**AIM OF THE EXERCISE**
Among the entries below, one stretch runs from the line that contains "clock inverters,30,0.0105" through the line that contains "met3: 17200 / 679". Repeat that stretch exactly, ends included, and only that.
*** Opening of RECORDS FOR THE EXERCISE ***
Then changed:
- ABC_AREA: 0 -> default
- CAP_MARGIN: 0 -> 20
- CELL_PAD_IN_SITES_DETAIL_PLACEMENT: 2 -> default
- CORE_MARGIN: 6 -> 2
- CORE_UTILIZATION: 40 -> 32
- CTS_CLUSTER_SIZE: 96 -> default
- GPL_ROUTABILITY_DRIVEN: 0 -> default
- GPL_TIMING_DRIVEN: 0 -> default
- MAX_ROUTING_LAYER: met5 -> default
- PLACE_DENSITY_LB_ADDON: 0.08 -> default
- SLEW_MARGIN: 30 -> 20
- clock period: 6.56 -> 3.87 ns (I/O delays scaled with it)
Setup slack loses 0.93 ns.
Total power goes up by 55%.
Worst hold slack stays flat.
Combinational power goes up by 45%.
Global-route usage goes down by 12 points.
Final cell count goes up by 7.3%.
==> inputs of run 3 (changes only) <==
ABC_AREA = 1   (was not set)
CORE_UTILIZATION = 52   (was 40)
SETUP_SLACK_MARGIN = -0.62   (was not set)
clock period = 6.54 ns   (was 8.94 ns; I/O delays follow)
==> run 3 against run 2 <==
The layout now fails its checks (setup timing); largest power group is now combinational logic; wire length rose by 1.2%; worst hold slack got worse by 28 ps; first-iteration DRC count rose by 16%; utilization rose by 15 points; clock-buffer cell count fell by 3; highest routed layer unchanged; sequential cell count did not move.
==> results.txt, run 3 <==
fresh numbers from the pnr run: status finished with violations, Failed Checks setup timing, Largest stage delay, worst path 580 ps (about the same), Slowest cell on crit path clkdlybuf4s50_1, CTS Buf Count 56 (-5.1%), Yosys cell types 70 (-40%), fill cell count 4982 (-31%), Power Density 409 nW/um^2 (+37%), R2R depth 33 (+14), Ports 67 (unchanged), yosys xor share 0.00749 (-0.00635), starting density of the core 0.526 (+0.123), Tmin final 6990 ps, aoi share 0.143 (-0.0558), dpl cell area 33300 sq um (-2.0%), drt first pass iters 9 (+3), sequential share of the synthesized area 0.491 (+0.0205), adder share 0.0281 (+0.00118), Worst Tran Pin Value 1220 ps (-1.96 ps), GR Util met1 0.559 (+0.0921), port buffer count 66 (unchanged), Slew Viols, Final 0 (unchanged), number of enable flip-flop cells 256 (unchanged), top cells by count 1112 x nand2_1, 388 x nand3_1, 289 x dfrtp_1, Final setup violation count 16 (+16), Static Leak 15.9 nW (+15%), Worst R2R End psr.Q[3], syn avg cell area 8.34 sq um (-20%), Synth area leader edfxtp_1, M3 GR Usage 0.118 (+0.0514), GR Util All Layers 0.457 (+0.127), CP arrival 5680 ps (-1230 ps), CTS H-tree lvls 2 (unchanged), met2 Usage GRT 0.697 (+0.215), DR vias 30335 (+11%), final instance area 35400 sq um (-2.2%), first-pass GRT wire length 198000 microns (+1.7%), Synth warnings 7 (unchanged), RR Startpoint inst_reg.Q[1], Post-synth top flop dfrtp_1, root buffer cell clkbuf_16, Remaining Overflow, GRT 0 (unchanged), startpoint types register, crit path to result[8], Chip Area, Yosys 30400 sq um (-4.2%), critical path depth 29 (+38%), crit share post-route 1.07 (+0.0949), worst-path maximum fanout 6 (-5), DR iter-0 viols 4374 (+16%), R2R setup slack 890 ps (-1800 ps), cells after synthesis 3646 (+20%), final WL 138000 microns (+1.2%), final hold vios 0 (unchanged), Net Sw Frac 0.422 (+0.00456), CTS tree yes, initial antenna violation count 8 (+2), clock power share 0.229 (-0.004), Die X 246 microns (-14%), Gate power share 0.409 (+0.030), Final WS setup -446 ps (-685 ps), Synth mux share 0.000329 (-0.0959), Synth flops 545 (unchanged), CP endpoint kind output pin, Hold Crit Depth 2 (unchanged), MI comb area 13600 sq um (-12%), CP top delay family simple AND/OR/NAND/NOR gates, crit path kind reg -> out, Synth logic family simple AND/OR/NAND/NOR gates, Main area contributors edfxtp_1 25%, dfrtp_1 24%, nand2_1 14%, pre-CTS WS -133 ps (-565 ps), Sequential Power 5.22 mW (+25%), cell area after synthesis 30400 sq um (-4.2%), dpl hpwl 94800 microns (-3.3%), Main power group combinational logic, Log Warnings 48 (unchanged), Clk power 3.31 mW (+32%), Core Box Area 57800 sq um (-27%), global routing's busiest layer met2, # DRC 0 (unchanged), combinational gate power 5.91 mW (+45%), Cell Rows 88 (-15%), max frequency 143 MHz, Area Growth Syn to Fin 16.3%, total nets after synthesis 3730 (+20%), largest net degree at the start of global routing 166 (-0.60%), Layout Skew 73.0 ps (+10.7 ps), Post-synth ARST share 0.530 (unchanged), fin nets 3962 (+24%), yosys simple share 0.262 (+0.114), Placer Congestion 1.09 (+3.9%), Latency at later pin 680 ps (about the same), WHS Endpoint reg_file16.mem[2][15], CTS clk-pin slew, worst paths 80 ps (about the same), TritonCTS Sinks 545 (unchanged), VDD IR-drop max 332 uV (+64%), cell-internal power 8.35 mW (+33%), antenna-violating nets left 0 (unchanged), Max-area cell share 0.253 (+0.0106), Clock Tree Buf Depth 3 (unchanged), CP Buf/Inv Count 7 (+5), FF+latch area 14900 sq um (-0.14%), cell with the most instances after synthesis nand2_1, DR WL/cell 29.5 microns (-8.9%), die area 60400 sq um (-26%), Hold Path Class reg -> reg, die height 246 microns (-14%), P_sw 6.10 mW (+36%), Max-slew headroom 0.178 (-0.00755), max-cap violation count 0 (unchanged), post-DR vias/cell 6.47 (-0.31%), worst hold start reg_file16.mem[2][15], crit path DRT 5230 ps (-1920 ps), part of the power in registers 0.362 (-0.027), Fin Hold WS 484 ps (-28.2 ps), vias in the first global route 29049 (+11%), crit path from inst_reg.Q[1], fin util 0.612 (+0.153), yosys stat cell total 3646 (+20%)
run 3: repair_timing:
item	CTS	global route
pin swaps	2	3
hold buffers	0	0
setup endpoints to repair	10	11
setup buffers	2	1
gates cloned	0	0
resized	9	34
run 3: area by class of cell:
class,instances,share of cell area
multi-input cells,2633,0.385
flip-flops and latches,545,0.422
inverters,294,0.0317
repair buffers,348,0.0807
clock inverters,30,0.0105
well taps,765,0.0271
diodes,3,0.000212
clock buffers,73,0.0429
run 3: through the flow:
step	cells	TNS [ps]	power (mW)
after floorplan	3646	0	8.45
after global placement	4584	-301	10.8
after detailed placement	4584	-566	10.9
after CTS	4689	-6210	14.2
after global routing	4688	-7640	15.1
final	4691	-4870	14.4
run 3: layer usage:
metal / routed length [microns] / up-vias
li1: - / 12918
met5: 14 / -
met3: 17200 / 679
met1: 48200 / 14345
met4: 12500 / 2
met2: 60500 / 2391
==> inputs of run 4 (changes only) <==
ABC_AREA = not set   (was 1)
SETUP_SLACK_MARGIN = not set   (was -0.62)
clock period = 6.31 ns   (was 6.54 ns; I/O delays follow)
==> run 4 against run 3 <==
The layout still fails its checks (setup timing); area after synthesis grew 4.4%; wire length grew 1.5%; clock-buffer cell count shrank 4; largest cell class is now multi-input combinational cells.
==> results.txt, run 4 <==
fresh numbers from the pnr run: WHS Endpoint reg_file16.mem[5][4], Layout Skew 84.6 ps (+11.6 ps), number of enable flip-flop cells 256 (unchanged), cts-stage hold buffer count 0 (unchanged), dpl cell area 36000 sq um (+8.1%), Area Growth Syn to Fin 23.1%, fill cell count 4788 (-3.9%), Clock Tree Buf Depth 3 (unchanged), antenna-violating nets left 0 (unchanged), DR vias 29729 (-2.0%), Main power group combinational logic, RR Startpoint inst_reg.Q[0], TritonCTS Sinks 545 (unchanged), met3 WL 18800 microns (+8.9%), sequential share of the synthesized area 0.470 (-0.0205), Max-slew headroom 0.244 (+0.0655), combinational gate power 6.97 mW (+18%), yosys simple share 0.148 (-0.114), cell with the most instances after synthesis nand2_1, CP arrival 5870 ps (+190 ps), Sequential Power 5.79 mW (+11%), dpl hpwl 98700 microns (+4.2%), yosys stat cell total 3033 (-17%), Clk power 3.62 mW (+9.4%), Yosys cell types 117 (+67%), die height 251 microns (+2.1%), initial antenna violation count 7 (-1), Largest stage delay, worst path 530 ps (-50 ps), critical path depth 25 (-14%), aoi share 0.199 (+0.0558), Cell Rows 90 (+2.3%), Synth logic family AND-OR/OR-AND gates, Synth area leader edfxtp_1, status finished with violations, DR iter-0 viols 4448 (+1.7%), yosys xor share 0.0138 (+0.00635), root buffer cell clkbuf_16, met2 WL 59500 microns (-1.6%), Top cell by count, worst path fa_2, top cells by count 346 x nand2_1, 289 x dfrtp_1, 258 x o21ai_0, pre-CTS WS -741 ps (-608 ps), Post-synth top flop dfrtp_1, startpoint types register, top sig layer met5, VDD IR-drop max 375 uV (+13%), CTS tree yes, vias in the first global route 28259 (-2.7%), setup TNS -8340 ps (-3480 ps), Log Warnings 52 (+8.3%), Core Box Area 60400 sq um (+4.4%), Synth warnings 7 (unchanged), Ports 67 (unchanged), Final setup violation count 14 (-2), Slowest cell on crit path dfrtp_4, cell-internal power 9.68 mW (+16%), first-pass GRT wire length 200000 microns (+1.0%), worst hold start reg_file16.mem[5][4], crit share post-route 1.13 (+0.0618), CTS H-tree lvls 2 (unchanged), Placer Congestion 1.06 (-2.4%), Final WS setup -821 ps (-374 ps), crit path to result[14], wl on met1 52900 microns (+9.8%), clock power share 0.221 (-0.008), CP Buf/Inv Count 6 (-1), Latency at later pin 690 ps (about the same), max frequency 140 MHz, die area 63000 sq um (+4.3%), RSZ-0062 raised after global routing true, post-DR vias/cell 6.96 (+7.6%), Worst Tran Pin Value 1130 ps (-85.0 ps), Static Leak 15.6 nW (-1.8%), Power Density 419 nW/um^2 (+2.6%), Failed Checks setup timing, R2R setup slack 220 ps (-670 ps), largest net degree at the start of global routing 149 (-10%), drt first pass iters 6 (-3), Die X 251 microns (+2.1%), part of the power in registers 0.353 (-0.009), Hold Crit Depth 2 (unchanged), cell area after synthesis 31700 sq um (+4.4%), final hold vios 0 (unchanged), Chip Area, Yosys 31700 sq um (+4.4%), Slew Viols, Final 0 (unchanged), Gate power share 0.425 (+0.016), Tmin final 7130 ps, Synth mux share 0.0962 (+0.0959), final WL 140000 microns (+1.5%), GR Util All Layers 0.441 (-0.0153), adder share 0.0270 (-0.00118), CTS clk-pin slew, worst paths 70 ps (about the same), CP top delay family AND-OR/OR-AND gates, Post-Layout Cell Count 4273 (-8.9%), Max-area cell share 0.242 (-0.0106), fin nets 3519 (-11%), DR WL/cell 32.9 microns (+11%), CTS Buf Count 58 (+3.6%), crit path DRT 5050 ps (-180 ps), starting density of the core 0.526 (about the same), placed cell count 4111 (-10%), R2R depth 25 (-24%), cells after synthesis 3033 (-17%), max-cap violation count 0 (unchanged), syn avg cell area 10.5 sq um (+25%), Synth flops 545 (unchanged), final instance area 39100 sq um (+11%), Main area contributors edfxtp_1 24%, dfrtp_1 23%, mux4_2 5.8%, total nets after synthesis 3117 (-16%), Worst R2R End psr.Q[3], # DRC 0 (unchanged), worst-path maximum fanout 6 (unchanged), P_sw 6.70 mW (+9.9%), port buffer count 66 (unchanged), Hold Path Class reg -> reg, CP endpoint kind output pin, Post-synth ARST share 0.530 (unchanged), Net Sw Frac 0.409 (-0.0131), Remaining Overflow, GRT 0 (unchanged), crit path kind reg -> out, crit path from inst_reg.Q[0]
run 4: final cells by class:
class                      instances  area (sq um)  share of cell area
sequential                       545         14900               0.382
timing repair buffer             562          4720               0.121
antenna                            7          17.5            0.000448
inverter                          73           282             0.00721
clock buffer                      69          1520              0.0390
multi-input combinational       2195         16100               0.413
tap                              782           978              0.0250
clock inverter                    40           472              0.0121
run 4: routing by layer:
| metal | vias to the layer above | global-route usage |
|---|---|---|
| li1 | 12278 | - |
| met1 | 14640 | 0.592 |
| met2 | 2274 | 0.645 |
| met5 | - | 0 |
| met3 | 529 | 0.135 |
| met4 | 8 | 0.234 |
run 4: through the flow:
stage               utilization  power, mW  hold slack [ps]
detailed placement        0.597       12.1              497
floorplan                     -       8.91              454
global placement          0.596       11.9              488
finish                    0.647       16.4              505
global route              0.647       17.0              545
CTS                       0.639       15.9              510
==> inputs of lagoon <==
==> flow/design.v (excerpt) <==
module cpu(clock, reset, instruction, read_data, memory_control, PC, ALU_result, write_data);
    input clock;
    input reset;
    input [31:0] instruction;
    input [31:0] read_data;
    output [3:0] memory_control;
    output [31:0] PC;
    output [31:0] ALU_result;
    output [31:0] write_data;
    wire [1:0] PC_select;
    wire ALU_select; 
    wire reg_write;
    wire jump;
    wire zero;
    wire [2:0] result_select;
    wire [3:0] ALU_control;
    controller controller
    (
        instruction[6:0],        
        instruction[14:12],      
        instruction[30],         
        zero,                    
        result_select,           
        memory_control,          
        PC_select,               
        ALU_select,              
        reg_write,               
        jump,                    
        ALU_control              
    );
    datapath datapath
    (
        clock,                   
        reset,                   
        result_select,           
        PC_select,               
        ALU_select,              
        reg_write,               
        ALU_control,             
        instruction,             
        read_data,               
        zero,                    
        PC,                      
        ALU_result,              
        write_data               
    );
endmodule
make LEC_CHECK=0 ABC_AREA=1 CAP_MARGIN=35 CELL_PAD_IN_SITES_DETAIL_PLACEMENT=1 CORE_ASPECT_RATIO=1.46 CORE_MARGIN=2 CORE_UTILIZATION=45 CTS_CLUSTER_SIZE=29 GPL_TIMING_DRIVEN=1 MAX_ROUTING_LAYER=met4 PLACE_DENSITY_LB_ADDON=0.28 SLEW_MARGIN=15 TNS_END_PERCENT=15 finish   # period 6.09 ns
run.sh (not shown) runs the stock make flow with config.mk's settings and CLKGATE_MAP_FILE=.
==> ember: changes against lagoon <==
==> flow/config.mk (replaced) <==
export PLATFORM = sky130hd
export DESIGN_NAME = cpu
export DESIGN_NICKNAME = cpu
export VERILOG_FILES = /design/flow/design.v
export SDC_FILE = /design/flow/constraint.sdc
export NUM_CORES = 4
export LEC_CHECK = 0
export CAP_MARGIN = 20
export CORE_MARGIN = 2
export CORE_UTILIZATION = 57
export CTS_CLUSTER_SIZE = 50
export SLEW_MARGIN = 20
==> flow/constraint.sdc (replaced) <==
create_clock -name core_clock -period 6.34 [get_ports {clock}]
set_input_delay 1.2680 -clock core_clock [delete_from_list [all_inputs] [get_ports {clock}]]
set_output_delay 1.2680 -clock core_clock [all_outputs]
set_load 0.01 [all_outputs]
==> zinc: changes against lagoon <==
==> flow/config.mk (replaced) <==
export PLATFORM = sky130hd
export DESIGN_NAME = cpu
export DESIGN_NICKNAME = cpu
export VERILOG_FILES = /design/flow/design.v
export SDC_FILE = /design/flow/constraint.sdc
export NUM_CORES = 4
export LEC_CHECK = 0
export CAP_MARGIN = 20
export CORE_MARGIN = 2
export CORE_UTILIZATION = 40
export SLEW_MARGIN = 20
==> flow/constraint.sdc (replaced) <==
create_clock -name core_clock -period 11.0 [get_ports {clock}]
set_input_delay 2.2000 -clock core_clock [delete_from_list [all_inputs] [get_ports {clock}]]
set_output_delay 2.2000 -clock core_clock [all_outputs]
set_load 0.01 [all_outputs]
==> willow: changes against lagoon <==
==> flow/config.mk (replaced) <==
export PLATFORM = sky130hd
export DESIGN_NAME = cpu
export DESIGN_NICKNAME = cpu
export VERILOG_FILES = /design/flow/design.v
export SDC_FILE = /design/flow/constraint.sdc
export NUM_CORES = 4
export LEC_CHECK = 0
export CAP_MARGIN = 20
export CORE_MARGIN = 2
export CORE_UTILIZATION = 57
export SETUP_SLACK_MARGIN = 1.48
export SLEW_MARGIN = 20
==> flow/constraint.sdc (replaced) <==
create_clock -name core_clock -period 6.61 [get_ports {clock}]
set_input_delay 1.3220 -clock core_clock [delete_from_list [all_inputs] [get_ports {clock}]]
set_output_delay 1.3220 -clock core_clock [all_outputs]
set_load 0.01 [all_outputs]
==> results.txt <==
Post-synth seq share - 48.8%
Adder-cell share of the synthesized area - 2.65%
Status - stopped before the end
Core area - 143000 um2
Halt Stage - 5_1_grt
Post-synth area from yosys stat - 64700 um2
Mux cell area share - 0.294%
Synth top cell by count - nor2_1
Cell area leaders - edfxtp_1 48%, o21ai_0 8.1%, nor2_1 7.2%, nand2_1 7.0%, nand3_1 6.8%
Placed Cells - 10646
Error message - [ERROR GRT-0228] Horizontal edge usage exceeds the maximum allowed. (17, 58) usage=65535 limit=3000
Top logic family - simple AND/OR/NAND/NOR gates
DP Area - 79300 um2
# the run above: lagoon

==> results.txt <==
Post-synth area from yosys stat - 62900 um2
Status - finished with violations
Adder-cell share of the synthesized area - 2.72%
Synth top cell by count - edfxtp_1
Setup Viol. Count Final - 136
Cell area leaders - edfxtp_1 49%, mux4_2 19%, mux2i_1 2.8%, ha_1 2.6%, a21oi_1 1.9%
Post-synth seq share - 50.1%
Mux cell area share - 23.0%
Worst setup margin - -1.26 ns
Top logic family - multiplexers
SO Viols - setup timing
# the run above: willow

==> results.txt <==
Status - no timing/DRC/antenna violations
Worst EP arrival - 8.58 ns
Setup slack, reg-to-reg - 2.38 ns
Vias per cell - 6.76
Comb pwr - 3540 uW
Area Overhead vs Synth - 17.1%
Adder-cell share of the synthesized area - 2.72%
DRC - 0
Buffers excl. clock - 661
Synth area leader - edfxtp_1
Peak supply drop - 113 uV
Post-synth seq share - 50.1%
Synth top cell by count - edfxtp_1
Mux cell area share - 23.0%
CP startpoint kind - primary input
Top logic family - multiplexers
Core area - 156000 um2
Total wire length - 266000 um
Place WS - -0.140 ns
# the run above: zinc

==> results.txt <==
Post-synth seq share - 50.1%
Mux cell area share - 23.0%
Worst setup margin - -1.91 ns
Setup Viol. Count Final - 480
Core area - 109000 um2
Status - finished with violations
Cell area leaders - edfxtp_1 49%, mux4_2 19%, mux2i_1 2.8%, ha_1 2.6%, a21oi_1 1.9%
Placed Cells - 7019
SO Viols - setup timing
Synth top cell by count - edfxtp_1
Ports - 166
Post-synth area from yosys stat - 62900 um2
Top logic family - multiplexers
# the run above: ember



==> job 1444 <==
==> flow/design.v <==
module flopr(clock, reset, d, q);
    parameter WIDTH = 8;
    input clock; 
    input reset;
    input [WIDTH-1:0] d; 
    output reg [WIDTH-1:0] q;   
    always @(posedge clock, posedge reset)
        if (reset)
            q <= 0;
        else 
            q <= d;
endmodule
module adder(a, b, sum);
    input [31:0] a;
    input [31:0] b;
    output [31:0] sum;
    assign sum = a + b;
endmodule
build 16:
// execute
module execute
#(
	parameter [31:0] RESET = 32'h0000_0000
)
(
	input clk,
	input reset,
	input  [31:0] reg_rdata1,
	input  [31:0] reg_rdata2,
	input  [31:0] execute_imm,
	input  [31:0] pc,
	input  [31:0] fetch_pc,
	input     	immediate_sel,
	input     	mem_write,
	input     	jal,
	input     	jalr,
	input     	lui,
	input     	alu,
	input     	branch,
	input     	arithsubtype,
	input     	mem_to_reg,
	input     	stall_read,
	input  [4:0]  dest_reg_sel,
	input  [2:0]  alu_op,
	input  [1:0]  dmem_raddr,
	input     	wb_branch_i,
	input     	wb_branch_nxt_i,
	output [31:0] alu_operand1,
	output [31:0] alu_operand2,
	output [31:0] write_address,
	output    	branch_stall,
	output reg [31:0] next_pc,
	output reg    	branch_taken,
	output [31:0] wb_result,
	output    	wb_mem_write,
	output    	wb_alu_to_reg,
	output [4:0]  wb_dest_reg_sel,
	output    	wb_branch,
	output    	wb_branch_nxt,
	output    	wb_mem_to_reg,
	output [1:0]  wb_read_address,
	output [2:0]  mem_alu_operation
);
localparam  [31: 0] NOP        = 32'h0000_0013;      
localparam  [ 6: 0] LUI     = 7'b0110111,         
  ...
export LEC_CHECK = 0
export ABC_AREA = 1
export CAP_MARGIN = 20
export CORE_MARGIN = 2
export CORE_UTILIZATION = 72
export CTS_CLUSTER_DIAMETER = 361
export CTS_CLUSTER_SIZE = 16
export PLACE_DENSITY_LB_ADDON = 0.01
export SLEW_MARGIN = 20
create_clock -name core_clock -period 5.46 [get_ports {clk}]
run.sh (not shown) runs the stock make flow with config.mk's settings and CLKGATE_MAP_FILE=.
As the logs show, build 16 stopped at global placement (3_3_place_gp) after a tool error, so it never reached the end of the flow.
Inputs modified between build 16 and build 36:
Settings: setting CELL_PAD_IN_SITES_GLOBAL_PLACEMENT to 1 for the first time; removing CTS_CLUSTER_SIZE (formerly 16); removing ABC_AREA (formerly 1); changing CAP_MARGIN from 20 to 10; setting SETUP_SLACK_MARGIN to -0.72 for the first time; removing CTS_CLUSTER_DIAMETER (formerly 361); setting CELL_PAD_IN_SITES_DETAIL_PLACEMENT to 1 for the first time; setting GPL_TIMING_DRIVEN to 0 for the first time; setting MAX_ROUTING_LAYER to met5 for the first time; changing CORE_MARGIN from 2 to 7; changing SLEW_MARGIN from 20 to 30; setting HOLD_SLACK_MARGIN to 0.01 for the first time; setting MIN_ROUTING_LAYER to met1 for the first time; changing CORE_UTILIZATION from 72 to 40; removing PLACE_DENSITY_LB_ADDON (formerly 0.01); changing the clock period (ns, I/O delays scaled along) from 5.46 to 7.89.
### Flow results
- The log for build 16 ends in global placement (3_3_place_gp) with error FLW-0024, so the run never completed.
- From the logs: build 36 reached the end of the flow and failed the layout checks with setup timing.
- Build 36 reports a higher area fraction in mux cells than build 16 does.
- Looking at number of different library cells in the post-synthesis netlist across build 16 and build 36, the one that comes out lower is build 16.
- The floorplan net count in build 36 was lower than what build 16 gave.
- Synthesized cell count of build 36 falls short of that of build 16 by more than a quarter.
Relative to build 36, the following input files were edited for build 89:
Settings: changing CORE_UTILIZATION from 40 to 35; changing CORE_MARGIN from 7 to 8; setting CORE_ASPECT_RATIO to 1.05 for the first time; removing HOLD_SLACK_MARGIN (formerly 0.01); removing GPL_TIMING_DRIVEN (formerly 0); removing MIN_ROUTING_LAYER (formerly met1); setting TNS_END_PERCENT to 10 for the first time; changing SLEW_MARGIN from 30 to 20; setting CTS_CLUSTER_SIZE to 54 for the first time; removing MAX_ROUTING_LAYER (formerly met5); removing SETUP_SLACK_MARGIN (formerly -0.72); changing CAP_MARGIN from 10 to 20; setting PLACE_DENSITY_LB_ADDON to 0.29 for the first time; removing CELL_PAD_IN_SITES_DETAIL_PLACEMENT (formerly 1); changing CELL_PAD_IN_SITES_GLOBAL_PLACEMENT from 1 to 3; setting CTS_CLUSTER_DIAMETER to 226 for the first time; changing the clock period (ns, I/O delays scaled along) from 7.89 to 12.0.
==> comparison <==
- Number of tap cells inserted delta for build 89 relative to build 36: about 10% higher
- Build 89 went all the way through synthesis, placement and routing and the layout is clean on timing, DRC and antenna.
- For the final instance count without filler cells, build 89 came in 100 lower than build 36 did.
- From build 36 to build 89 the numbers moved as follows: area occupied by multi-input gates fell by 770 µm²; total number of placement rows rose by 8; proportion of cell area spent on the clock network stayed essentially flat; setup slack of the critical path after layout rose by 1210 ps; number of cells on the worst hold path stayed essentially flat.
*** Close of RECORDS FOR THE EXERCISE ***
**ANSWER TO THIS TASK**
clock inverters,30,0.0105
well taps,765,0.0271
diodes,3,0.000212
clock buffers,73,0.0429
run 3: through the flow:
step	cells	TNS [ps]	power (mW)
after floorplan	3646	0	8.45
after global placement	4584	-301	10.8
after detailed placement	4584	-566	10.9
after CTS	4689	-6210	14.2
after global routing	4688	-7640	15.1
final	4691	-4870	14.4
run 3: layer usage:
metal / routed length [microns] / up-vias
li1: - / 12918
met5: 14 / -
met3: 17200 / 679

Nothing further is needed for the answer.